We’ve now heard in some detail about how the NSA made use of its vast database of call records to investigate links between terror suspects via “contact chaining” from specific suspicious numbers.  This has always seemed like a somewhat strange rationale for collecting such huge quantities of data, given that something similar could be accomplished, albeit less conveniently, using targeted requests on those numbers.  Sophisticated pattern analysis to detect unknown operatives might require the entire database, after all, but chaining from known suspicious numbers should not.  It’s therefore worth drawing attention to an analytic tool described in Gen. Keith Alexander’s supplemental declaration to a February 2009 notice of a compliance incident to the FISC—a tool which routinely accessed the call records database without the required determination of “reasonable articulable suspicion.”

NSA personnel determined on 18 February 2009 that an NSA analytical tool known as [REDACTED] was querying both E.O. 12333 and the Business Records data and that such queries would not have been limited to RAS approved telephone identifiers. As explained further below [REDACTED] was automatically invoked to support certain types of analytical research. Specifically, to help analysts identify a phone number of interest. If an analyst conducted research supported by [REDACTED] the analyst would receive a generic notification that NSA’s signals intelligence (“SIGINT”) databases contained one or more references to the telephone identifier in which the analyst was interested; a count of how many times the identifier was present in SIGINT databases; the dates of the first and last call events associated with the identifier; a count of how many other unique telephone identifiers had direct contact with the identifier that was the subject of the analyst’s research; the total number of calls made to or from the telephone identifier that was the subject of the analyst’s research; the ratio of the count of total calls to the count of unique contacts; and the amount of time it took to process the analyst’s query. [REDACTED] did not return to the analyst the actual telephone identifier(s) that were in contact with the telephone identifier that was the subject of the analyst’s research and the analyst did not receive a listing of the individual NSA databases that were queried by [REDACTED] .

Conspicuously, there is no mention made of how many times this tool accessed the database, though in compliance incidents involving improper manual queries, such a count is given.  Though Alexander’s description makes it sound as though these queries were specific and individualized—involving a “telephone number in which the analyst was interested”—he also notes that it is typically invoked, not as a stand-alone tool, but as a “background process” invoked by other analytic tools.  That’s not in itself determinative, but you would expect a “background process” to be used when you needed to automatically pull in a lot of data.  Moreover, Alexander describes the tool’s purpose as helping to “identify” numbers of interest—which suggests that its real value is in sorting through records to pinpoint numbers that are not yet “of interest,” because there is no particular reason to suspect them until after the analysis is conducted.

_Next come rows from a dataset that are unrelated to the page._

**src/rtl/vgc_timing.sv**
```systemverilog
// Video timing generator: 14M H/V counters, blanking/sync flags, VERT/HORIZ counter
// readback and the VGC one-second / scanline interrupt registers.
module vgc_timing #(
    parameter int H_TOTAL        = 910,
    parameter int V_TOTAL        = 262,
    parameter int H_ACTIVE       = 640,
    parameter int V_VBL          = 192,
    parameter int HS_START       = 700,
    parameter int HS_END         = 767,
    parameter int VS_START       = 224,
    parameter int VS_END         = 226,
    parameter int FRAMES_PER_SEC = 60
) (
    input  logic       clk_sys,
    input  logic       reset,
    input  logic       ce_14m,
    input  logic       strobe,
    input  logic       rw,
    input  logic [1:0] addr,
    input  logic [7:0] din,
    output logic [7:0] dout,
    input  logic       scanline_irq,
    output logic [9:0] H,
    output logic [8:0] V,
    output logic       HBlank,
    output logic       VBlank,
    output logic       hsync,
    output logic       vsync,
    output logic       frame_start,
    output logic       irq_n
);

    localparam logic [1:0] ADDR_VGCINT    = 2'd0;
    localparam logic [1:0] ADDR_VERTCNT   = 2'd1;
    localparam logic [1:0] ADDR_HORIZCNT  = 2'd2;
    localparam logic [1:0] ADDR_CLRVGCINT = 2'd3;

    localparam logic [9:0] H_LAST     = 10'(H_TOTAL - 1);
    localparam logic [8:0] V_LAST     = 9'(V_TOTAL - 1);
    localparam logic [9:0] H_ACT_W    = 10'(H_ACTIVE);
    localparam logic [9:0] HS_START_W = 10'(HS_START);
    localparam logic [9:0] HS_END_W   = 10'(HS_END);
    localparam logic [8:0] V_VBL_W    = 9'(V_VBL);
    localparam logic [8:0] VS_START_W = 9'(VS_START);
    localparam logic [8:0] VS_END_W   = 9'(VS_END);

    localparam int         FC_W    = (FRAMES_PER_SEC > 1) ? $clog2(FRAMES_PER_SEC) : 1;
    localparam logic [FC_W-1:0] FC_LAST = FC_W'(FRAMES_PER_SEC - 1);

    logic [3:0]      hsub;
    logic [6:0]      hslot;
    logic [FC_W-1:0] frame_cnt;
    logic            sec_en;
    logic            line_en;
    logic            sec_pend;
    logic            line_pend;

    logic            h_last;
    logic            v_last;
    logic            fc_last;
    logic            rd_req;
    logic            wr_req;
    logic            line_set;
    logic            sec_set;
    logic            line_clr;
    logic            sec_clr;
    logic [8:0]      vert;
    logic [6:0]      hc;
    logic [7:0]      rd_dat;
    logic            unused_din;

    assign unused_din = ^{din[7], din[4:3], din[0]};

    assign h_last  = (H == H_LAST);
    assign v_last  = (V == V_LAST);
    assign fc_last = (frame_cnt == FC_LAST);

    assign HBlank = (H >= H_ACT_W);
    assign VBlank = (V >= V_VBL_W);
    assign hsync  = (H >= HS_START_W) && (H <= HS_END_W);
    assign vsync  = (V >= VS_START_W) && (V <= VS_END_W);

    assign rd_req = strobe & rw;
    assign wr_req = strobe & ~rw;

    assign line_set = ce_14m & h_last & scanline_irq & line_en;
    assign sec_set  = ce_14m & h_last & v_last & fc_last & sec_en;
    assign line_clr = wr_req & (addr == ADDR_CLRVGCINT) & ~din[5];
    assign sec_clr  = wr_req & (addr == ADDR_CLRVGCINT) & ~din[6];

    // Lines 256+ are reported as $FA..$FF so the count looks like 0x100..0x1FF, 0x0FA..0x0FF.
    always_comb begin
        vert = V[8] ? (9'h0FA + {1'b0, V[7:0]}) : {1'b1, V[7:0]};
        hc   = (hslot == 7'd0) ? 7'h00 : (7'h3F + hslot);
    end

    always_comb begin
        rd_dat = 8'h00;
        case (addr)
            ADDR_VGCINT:    rd_dat = {sec_pend | line_pend, sec_pend, line_pend, 2'b00,
                                      sec_en, line_en, 1'b0};
            ADDR_VERTCNT:   rd_dat = vert[8:1];
            ADDR_HORIZCNT:  rd_dat = {vert[0], hc};
            ADDR_CLRVGCINT: rd_dat = 8'h00;
            default:        rd_dat = 8'h00;
        endcase
    end

    // Beam counters; the 0..13 sub-counter replaces an H/14 divider for the slot number.
    always_ff @(posedge clk_sys or posedge reset) begin
        if (reset) begin
            H           <= 10'd0;
            V           <= 9'd0;
            hsub        <= 4'd0;
            hslot       <= 7'd0;
            frame_cnt   <= '0;
            frame_start <= 1'b0;
        end else begin
            frame_start <= ce_14m & h_last & v_last;
            if (ce_14m) begin
                if (h_last) begin
                    H     <= 10'd0;
                    hsub  <= 4'd0;
                    hslot <= 7'd0;
                    if (v_last) begin
                        V         <= 9'd0;
                        frame_cnt <= fc_last ? '0 : frame_cnt + 1'b1;
                    end else begin
                        V <= V + 9'd1;
                    end
                end else begin
                    H <= H + 10'd1;
                    if (hsub == 4'd13) begin
                        hsub  <= 4'd0;
                        hslot <= hslot + 7'd1;
                    end else begin
                        hsub <= hsub + 4'd1;
                    end
                end
            end
        end
    end

    // Pending bits: a set arriving in the same cycle as a clear takes priority.
    always_ff @(posedge clk_sys or posedge reset) begin
        if (reset) begin
            sec_en    <= 1'b0;
            line_en   <= 1'b0;
            sec_pend  <= 1'b0;
            line_pend <= 1'b0;
            irq_n     <= 1'b1;
            dout      <= 8'h00;
        end else begin
            if (wr_req && (addr == ADDR_VGCINT)) begin
                sec_en  <= din[2];
                line_en <= din[1];
            end
            sec_pend  <= sec_set  | (sec_pend  & ~sec_clr);
            line_pend <= line_set | (line_pend & ~line_clr);
            irq_n     <= ~(sec_pend | line_pend);
            if (rd_req) begin
                dout <= rd_dat;
            end
        end
    end

endmodule

```
**config.mk**
```make
export PLATFORM = sky130hd
export DESIGN_NAME = vgc_timing
export DESIGN_NICKNAME = d
export VERILOG_FILES = /design/src/rtl/vgc_timing.sv
export SDC_FILE = /design/constraint.sdc
export NUM_CORES = 1
export LEC_CHECK = 0
export BUFFER_PORTS_ARGS = -buffer_cell sky130_fd_sc_hd__buf_2
export CAP_MARGIN = 20
export CORE_ASPECT_RATIO = 0.75
export CORE_UTILIZATION = 41
export DETAILED_ROUTE_END_ITERATION = 7
export PLACE_DENSITY = 0.67
export SLEW_MARGIN = 15
export SYNTH_ARGS = -nofsm -noshare
export SYNTH_HDL_FRONTEND = slang
export SYNTH_SLANG_ARGS = --single-unit
```
**constraint.sdc**
```tcl
create_clock -name clk_sys -period 1.99 [get_ports clk_sys]
set_input_delay 0.398 -clock clk_sys [delete_from_list [all_inputs] [get_ports clk_sys]]
set_output_delay 0.398 -clock clk_sys [all_outputs]
set_load 0.005 [all_outputs]
```
## Word level (Yosys, flattened, before mapping)

Index checks and enable logic that the tools add are counted.

| word-level totals | value |
|---|---|
| input bits | 16 |
| word-level logic and storage cells | 73 |
| register bits after elaboration | 50 |
| output and inout port bits | 33 |

| cells by class | value |
|---|---|
| reduce and logical (&&, ||, !) cells | 9 |
| mux-type cells | 10 |
| add/sub/neg operators | 7 |
| bitwise gates (word level) | 22 |
| eq/ne operators | 7 |
| order comparisons | 6 |

Operators with widths:

| operator | number |
|---|---|
| one-hot mux 8 bit (4 select lines) | 1 |
| two-way mux 7 bit | 3 |
| >= comparator 10 bit (second input constant) | 2 |
| >= comparator 9 x 8 -> 1 bit (second input constant) | 2 |
| two-way mux 9 bit | 2 |
| bitwise AND 1 bit | 13 |
| adder 10 x 1 -> 10 bit (second input constant) | 1 |
| equality test 10 bit (second input constant) | 1 |
| <= comparator 10 bit (second input constant) | 1 |
| two-way mux 10 bit | 1 |
| adder 8 x 8 -> 9 bit (first input constant) | 1 |
| adder 9 x 1 -> 9 bit (second input constant) | 1 |
| equality test 9 bit (second input constant) | 1 |
| <= comparator 9 x 8 -> 1 bit (second input constant) | 1 |
| two-way mux 4 bit | 2 |
| adder 6 x 7 -> 7 bit (first input constant) | 1 |
| adder 7 x 1 -> 7 bit (second input constant) | 1 |
| logical NOT 7 bit | 1 |
| adder 6 x 1 -> 6 bit (second input constant) | 1 |
| equality test 6 bit (second input constant) | 1 |
| two-way mux 6 bit | 1 |
| inverter 1 bit | 6 |
| adder 4 x 1 -> 4 bit (second input constant) | 1 |
| equality test 2 bit (second input constant) | 2 |
| 8 further kinds | 13 |

## Logic depth before layout (Yosys ltp)

Gate-level depths: netlist of run 1.

| depth | value |
|---|---|
| depth after elaboration | 7 |
| mapped depth | 8 |
| mapped depth without buffers | 6 |

## Worst setup path after synthesis of run 1

No wires, ideal clock.

| timing path | value |
|---|---|
| path type | register to register |
| from | reg H[0] |
| to | reg V[3] |
| stages on the path, launching flop included | 7 |
| data arrival time | 1.614 ns |
| path slack | 0.252 ns |
| clock period less this slack | 1.738 ns |
| data required time | 1.865 ns |
| library setup time | 0.125 ns |
| path buffers | 1 |
| cells stage by stage | dfrtp_1 -> ha_1 -> and4b_1 -> and3_1 -> buf_2 -> nand3_1 -> mux2_2 |

| between the ends | value |
|---|---|
| cells in the longest elaborated chain, start to end | 2 |

RTL lines:

| item | line | source |
|---|---|---|
| from (decl) | 23 | `output logic [9:0] H,` |
| from (signal assigned) | 132 | `H <= H + 10'd1;` |
| equality test 10 bit | 74 | `assign h_last = (H == H_LAST);` |
| AND reduction 2 bit (no line) | n/a |  |
| to (signal assigned) | 129 | `V <= V + 9'd1;` |
| to (decl) | 24 | `output logic [8:0] V,` |

No other way between the ends.
A chain may end at the register's enable or synchronous reset.

## Worst setup path after layout of run 1

| timing path | value |
|---|---|
| from | reg H[1] |
| to | reg V[3] |

Same word-level chain as after synthesis.

==> results of run 1 <==
==> layer usage <==
layer | routed length, µm | GRT usage | part of all wire
met1 | 3560 | 0.308 | 0.51
met2 | 2920 | 0.279 | 0.42
met3 | 401 | 0.0323 | 0.058
met4 | 43 | 0.0391 | 0.0062
met5 | 0 | 0 | 0
==> stage by stage <==
| step | instance area [µm²] | hold slack (ns) | cells |
|---|---|---|---|
| finish | 3570 | 0.122 | 468 |
| global route | 3570 | 0.136 | 468 |
| CTS | 3560 | 0.139 | 468 |
| detailed placement | 3460 | 0.466 | 460 |
| global placement | 3460 | 0.450 | 460 |
| floorplan | 2990 | 0.401 | 309 |
==> layout make-up <==
cell class,count,area share
Multi-Input combinational cell,230,0.453
Sequential cell,50,0.351
Timing Repair Buffer,69,0.118
Tap cell,98,0.0343
Clock buffer,7,0.0214
Inverter,13,0.0137
Clock inverter,1,0.00841
==> worst register-to-register path, cell delays in order (launching register included) <==
cell and delay (ns):
dfrtp_1 0.39, inv_1 0.09, ha_1 0.16, and4b_1 0.26, and3_4 0.26, buf_4 0.17, nand3_1 0.11, mux2_2 0.29
==> cells by family after synthesis <==
family / after synthesis / synth area share
mux: 7 / 0.0260
compound gates: 63 / 0.152
flops: 50 / 0.419
simple gates: 127 / 0.246
fa+ha+maj: 15 / 0.0628
xor+xnor: 18 / 0.0528
buf+inv: 29 / 0.0410
==> layout by cell type, fill, tap and decap left out, types with 2 or more instances in the layout <==
cell type | synthesis | layout
o31ai_1 | 3 | 3
nand4_1 | 4 | 4
nor4_1 | 3 | 3
a21o_1 | 3 | 3
o21ai_0 | 22 | 22
clkbuf_1 | 10 | 2
buf_2 | 5 | 44
and3_1 | 8 | 7
xor2_1 | 12 | 12
nand2_1 | 17 | 17
nor3_1 | 11 | 11
and4_2 | 2 | 2
and2_1 | 3 | 3
nor2b_1 | 7 | 7
a21oi_1 | 3 | 3
inv_1 | 13 | 12
o22a_1 | 3 | 3
nand2b_1 | 4 | 4
nor4b_1 | 2 | 2
nand4b_1 | 2 | 2
and4_1 | 6 | 6
nor3b_1 | 2 | 2
buf_4 | 0 | 24
or4_1 | 4 | 4
a31oi_1 | 4 | 4
ha_1 | 15 | 15
clkbuf_8 | 0 | 5
o21a_1 | 3 | 3
a32o_1 | 2 | 2
a22o_1 | 3 | 3
a2bb2oi_1 | 2 | 2
o211ai_1 | 3 | 3
dfrtp_1 | 49 | 48
nor2_1 | 24 | 24
mux2_2 | 6 | 6
xnor2_1 | 6 | 6
a211oi_1 | 2 | 2
nand3_1 | 17 | 17
==> power groups by stage <==
| stage | Clock [W] | Sequential (W) | Combinational, W |
|---|---|---|---|
| after global placement | 0 | 0.00130 | 0.000833 |
| after global routing | 0.000776 | 0.00131 | 0.000975 |
| after CTS | 0.000731 | 0.00128 | 0.000855 |
| final | 0.000719 | 0.00128 | 0.000854 |
| after floorplan | 0 | 0.00134 | 0.000497 |
| after detailed placement | 0 | 0.00131 | 0.000850 |
==> sequential cells by signal (all words and copies together), names as in the netlist <==
register / count
dout: 8
frame_start: 1
sec_pend: 1
hslot: 7
line_en: 1
hsub: 4
V: 9
line_pend: 1
frame_cnt: 6
H: 10
irq_n: 1
sec_en: 1
==> final timing paths <==
check,endpoint,slack [ns],startpoint
min reg2reg,irq_n$_DFF_PP1_,0.47,sec_pend$_DFF_PP0_
min in group clk_sys,line_en$_DFFE_PP0P_,0.33,din[1]
max,V[3]$_DFFE_PP0P_,0.14,H[1]$_DFFE_PP0P_
min,frame_start$_DFF_PP0_,0.12,reset
max reg2reg,V[3]$_DFFE_PP0P_,0.14,H[1]$_DFFE_PP0P_
max in group asynchronous,irq_n$_DFF_PP1_,1.59,reset
==> timing repair <==
action,in CTS,in global routing
hold buffers,0,0
endpoints found under the setup margin,1,2
resized for setup,1,2
pin swaps,0,0
buffers inserted,0,0
==> run_results.csv, run 1 <==
group,metric,value,unit
placed_design,io_buffers,44,
critical_path,worst_ep_arrival_time,2.04,ns
yosys,ys_ff_latch,50,
yosys,ys_top_cells_by_count,"49 x dfrtp_1, 24 x nor2_1, 22 x o21ai_0",
critical_path,rr_worst_depth,7,
clock_network,cts_root_buf,"clkbuf_8",
sta,rsz0062_at_grt,"no",
sta,worstMarginPinSlew,0.527,ns
worst_hold_path,hp-class,"input pin to asynchronous set/reset pin",
critical_path,cpLargestDelayFamily,"simple AND/OR/NAND/NOR gates",
sta,fmax,540,MHz
final_layout,syn2layout_area_growth,19.5,%
global_route,grt_pass1_wl,11800,µm
sta,slew_headroom,0.647,
final_layout,drive_above_1_share,0.268,
drt,wl_per_cell,14.8,µm
power,peakVddDrop,0.647,mV
critical_path,path_cells,"inv_1 -> ha_1 -> and4b_1 -> and3_4 -> buf_4 -> nand3_1 -> mux2_2",
final_layout,multi_input_area,0.00162,mm²
drt,ant_nets,0,
yosys,synth_area_per_cell,9.67,µm²
sta,tns,0,ns
critical_path,crit_cells,7,
drt,avgViaCountPerCell,5.53,
yosys,synth_top_area_cell,"dfrtp_1",
critical_path,slowest_delay,0.39,ns
die,rows,26,
yosys,synth_area,0.00299,mm²
clock_network,clk_path_buf_depth,2,
sta,period_minus_slack,1.85,ns
critical_path,crit_path_end_kind,"register",
final_layout,seqCellArea,0.00125,mm²
final_layout,n_antenna_cell,0,
clock_network,tritoncts,"yes",
drt,num_vias,2587,
critical_path,start_kind,"register",
yosys,synth-main-ff-cell,"dfrtp_1",
sta,hold_viol_final,0,
drt,wl,6930,µm
flow_run,drv_cap,0,
die,coreArea,0.00693,mm²
global_route,grt_usage,0.196,
placed_design,dp_hpwl,5030,µm
die,die_y,75.9,µm
global_route,grt_max_degree,51,
placed_design,pre_cts_slack,0.0356,ns
yosys,synth_edf_count,0,
die,dieArea,0.00764,mm²
power,p_int,0.00197,W
final_layout,fillCellCount,650,
yosys,syn-num-nets,340,
clock_network,clock-sinks,50,
sta,finalSetupViolCount,0,
final_layout,fin_nets,400,
clock_network,clock_latency,0.30,ns
drt,post-route-drc-count,0,
power,clkPwrFrac,0.252,
global_route,grt_pass1_vias,2332,
sta,maxSlewViolCount,0,
critical_path,critPathRequiredTime,2.18,ns
final_layout,fin_util,0.515,
power,p_per_area,801,mW/mm²
critical_path,crit_slowest_cell,"dfrtp_1",
yosys,yosysTopAreaCellShare,0.410,
yosys,yosys_warnings,0,
power,seqPwrFrac,0.450,
die,dieWidth,101,µm
clock_network,h-tree-depth,2,
sta,worst_slack,0.140,ns
yosys,synth_area_leaders,"dfrtp_1 41%, ha_1 6.3%, o21ai_0 3.7%",
critical_path,timing_worst_setup_path_type,"register to register",
yosys,synth_cells,309,
power,power.switching,0.000892,W
drt,drtIter0Drc,122,
yosys,async_reset_ff_frac,1.00,
power,p_sw_frac,0.312,
power,power.leakage,1.71,nW
critical_path,path_buf_inv,2,
yosys,yosysSeqAreaShare,0.419,
global_route,grt-ovfl-total,0,
power,comb_power_share,0.299,
yosys,yosysUniqueCellTypes,60,
die,ios,49,
sta,fin_crit_sh,0.930,
clock_network,clkTransAtPathRegs,0.09,ns
global_route,antenna_found_initial,0,
yosys,synth_most_common_cell,"dfrtp_1",
critical_path,crit_fanout,10,
die,start_util,0.431,
sta,finalClockSkew,0.00950,ns
placed_design,routabilityCongestion,0.836,
power,power,0.00286,W
clock_network,cts-buffers-inserted,5,
drt,drtPass1Iterations,5,
outcome,outcome,"finished, final reports clean",
Power figures use the tool's default switching activity.
==> run 2, diff against run 1 <==
Settings changed: REMOVE_ABC_BUFFERS from default to 1.
==> run_results.csv, run 2 (synthesis results as in run 1) <==
group,metric,value,unit
critical_path,timing_worst_setup_path_type,"register to primary output",
clock_network,cts_root_buf,"clkbuf_8",
final_layout,syn2layout_area_growth,19.6,%
flow_run,drv_cap,0,
die,dieWidth,101,µm
final_layout,n_antenna_cell,0,
final_layout,top_register,"H",
drt,post-route-drc-count,0,
clock_network,tritoncts,"yes",
clock_network,clock_latency,0.30,ns
die,die_y,75.9,µm
clock_network,clk_path_buf_depth,2,
clock_network,postCtsSetupRepairBufs,0,
clock_network,h-tree-depth,2,
critical_path,start_kind,"register",
sta,rsz0062_at_grt,"no",
critical_path,critPathRequiredTime,1.59,ns
global_route,grt_pass1_vias,2432,
placed_design,dp_hpwl,5070,µm
clock_network,cts-buffers-inserted,5,
drt,avgViaCountPerCell,5.35,
sta,slew_headroom,0.646,
placed_design,placed_area,0.00348,mm²
clock_network,clkTransAtPathRegs,0.09,ns
sta,worst_slack,0.146,ns
global_route,grt-ovfl-total,0,
critical_path,crit_path_end_kind,"primary output",
power,peakVddDrop,0.594,mV
critical_path,path_buf_inv,2,
sta,maxSlewViolCount,0,
drt,num_vias,2521,
clock_network,holdBufCountCts,0,
die,dieArea,0.00764,mm²
drt,wl,6950,µm
critical_path,worst_ep_arrival_time,1.45,ns
placed_design,io_buffers,44,
critical_path,path_cells,"and2_1 -> buf_4 -> a31oi_1 -> nor3_1 -> buf_2",
sta,period_minus_slack,1.84,ns
final_layout,drive_above_1_share,0.276,
critical_path,crit_slowest_cell,"dfrtp_1",
final_layout,final_area,0.00357,mm²
sta,hold_viol_final,0,
power,power.leakage,1.72,nW
sta,worstMarginPinSlew,0.528,ns
drt,wl_per_cell,14.7,µm
sta,timing.hold.ws,0.121,ns
drt,drtIter0Drc,104,
clock_network,clock-sinks,50,
sta,finalSetupViolCount,0,
outcome,outcome,"finished, final reports clean",
placed_design,routabilityCongestion,0.826,
worst_hold_path,hp-class,"input pin to asynchronous set/reset pin",
final_layout,fin_nets,403,
sta,fmax,542,MHz
final_layout,fillCellCount,667,
global_route,antenna_found_initial,0,
drt,ant_nets,0,
critical_path,slowest_delay,0.44,ns
global_route,grt_max_degree,51,
die,coreArea,0.00693,mm²
final_layout,mostFrequentLayoutCells,"48 x dfrtp_1, 44 x buf_2, 27 x buf_4",
final_layout,final_common_cell,"dfrtp_1",
power,p_per_area,777,mW/mm²
die,start_util,0.431,
critical_path,crit_fanout,5,
drt,drtPass1Iterations,4,
die,rows,26,
sta,fin_crit_sh,0.926,
global_route,grt_pass1_wl,11800,µm
die,ios,49,
critical_path,cpLargestDelayFamily,"flip-flops",
final_layout,largest_reg_flops,10,
placed_design,pre_cts_slack,-0.0206,ns
sta,finalClockSkew,0.00540,ns
final_layout,reg_top3,"H (10), V (9), dout (8)",
power,power,0.00278,W
global_route,grt_usage,0.194,
==> run 2: what timing repair did <==
action,CTS,global route
pin swaps,0,0
resized for setup,1,1
endpoints found under the setup margin,1,1
==> run 2: final timing paths <==
check	endpoint	slack [ns]	depth (start not counted)	startpoint
max	hsync	0.15	5	H[3]$_DFFE_PP0P_
min	V[1]$_DFFE_PP0P_	0.12	3	reset
max reg2reg	hslot[2]$_DFFE_PP0P_	0.15	7	H[1]$_DFFE_PP0P_
min reg2reg	irq_n$_DFF_PP1_	0.46	1	line_pend$_DFF_PP0_
max in group asynchronous	irq_n$_DFF_PP1_	1.58	3	reset
min in group clk_sys	line_en$_DFFE_PP0P_	0.32	2	din[1]
==> run 2: layout make-up <==
cell class,instances,area (µm²),area share
multi-input cells,230,1610,0.452
flip-flops and latches,50,1250,0.351
repair buffers,72,443,0.124
well taps,98,123,0.0343
clock buffers,7,86.3,0.0242
inverters,13,48.8,0.0137
clock inverters,1,5.00,0.00140
==> run 2: power breakdown <==
group	internal, W	total, W	switching, W
Clock	0.000282	0.000624	0.000342
Sequential	0.00117	0.00128	0.000114
Combinational	0.000429	0.000870	0.000441
Total	0.00188	0.00278	0.000898
==> run 2: routing by layer <==
metal  wire length, µm  global-route usage  vias to the layer above
met5                 0                   0                        -
met1              3460               0.280                     1200
met2              3110               0.303                       59
met4                88              0.0493                        0
met3               288              0.0323                        9
li1                  -                   -                     1253
==> run 2: stage by stage <==
step | utilization | std cells | TNS [ns]
final | 0.516 | 471 | 0
after global routing | 0.516 | 471 | 0
after CTS | 0.516 | 471 | 0
after detailed placement | 0.502 | 463 | -0.0206
after global placement | 0.502 | 463 | 0
after floorplan | - | 293 | 0
==> run 2: worst reg2reg max path: stages (launching register included) <==
cell and delay [ns]:
dfrtp_1 0.39, inv_1 0.10, ha_1 0.17, and4b_1 0.20, buf_4 0.12, a31oi_1 0.19, or3_2 0.46, a21oi_1 0.15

Let’s consider, then, the very specific data this query tool was designed to return: The times and dates of the first and last call events, but apparently not the times and dates of calls between those endpoints. In other words, this tool is supporting analytic software that only cares when a phone went online, and when it stopped being used.  It also gets the total number of calls, and the ratio of unique contacts to calls, but not the specific numbers contacted.  Why, exactly, would this limited set of information be useful?  And why, in particular, might you want to compare that information across a large number of phones there’s not yet any particular reason to suspect?

One possibility that jumps out at me—and perhaps anyone else who’s a fan of The Wire—is that this is the kind of information you would want if you were trying to identify disposable prepaid “burner” phones being used by a target who routinely cycles through cell phones as a countersurveillance tactic.  The number of unique contacts and call/contact ratio would act as a kind of rough fingerprint—you’d assume a phone being used for dedicated clandestine purposes to be fairly consistent on that score—while the first/last call dates help build a timeline: You’re looking for a series of phones that are used for a standard amount of time, and then go dead just as the next phone goes online.

This is precisely the kind of thing you’d expect a vast call records database to be useful for—and one that, as described, has fewer civil liberties implications than the contact chaining we already know about.  I highlight it largely because if we’re now having a public debate on the utility of this program, we should be assessing the full scope of its uses—rather than having Congress assured of the importance of secret uses the public has had no opportunity to evaluate.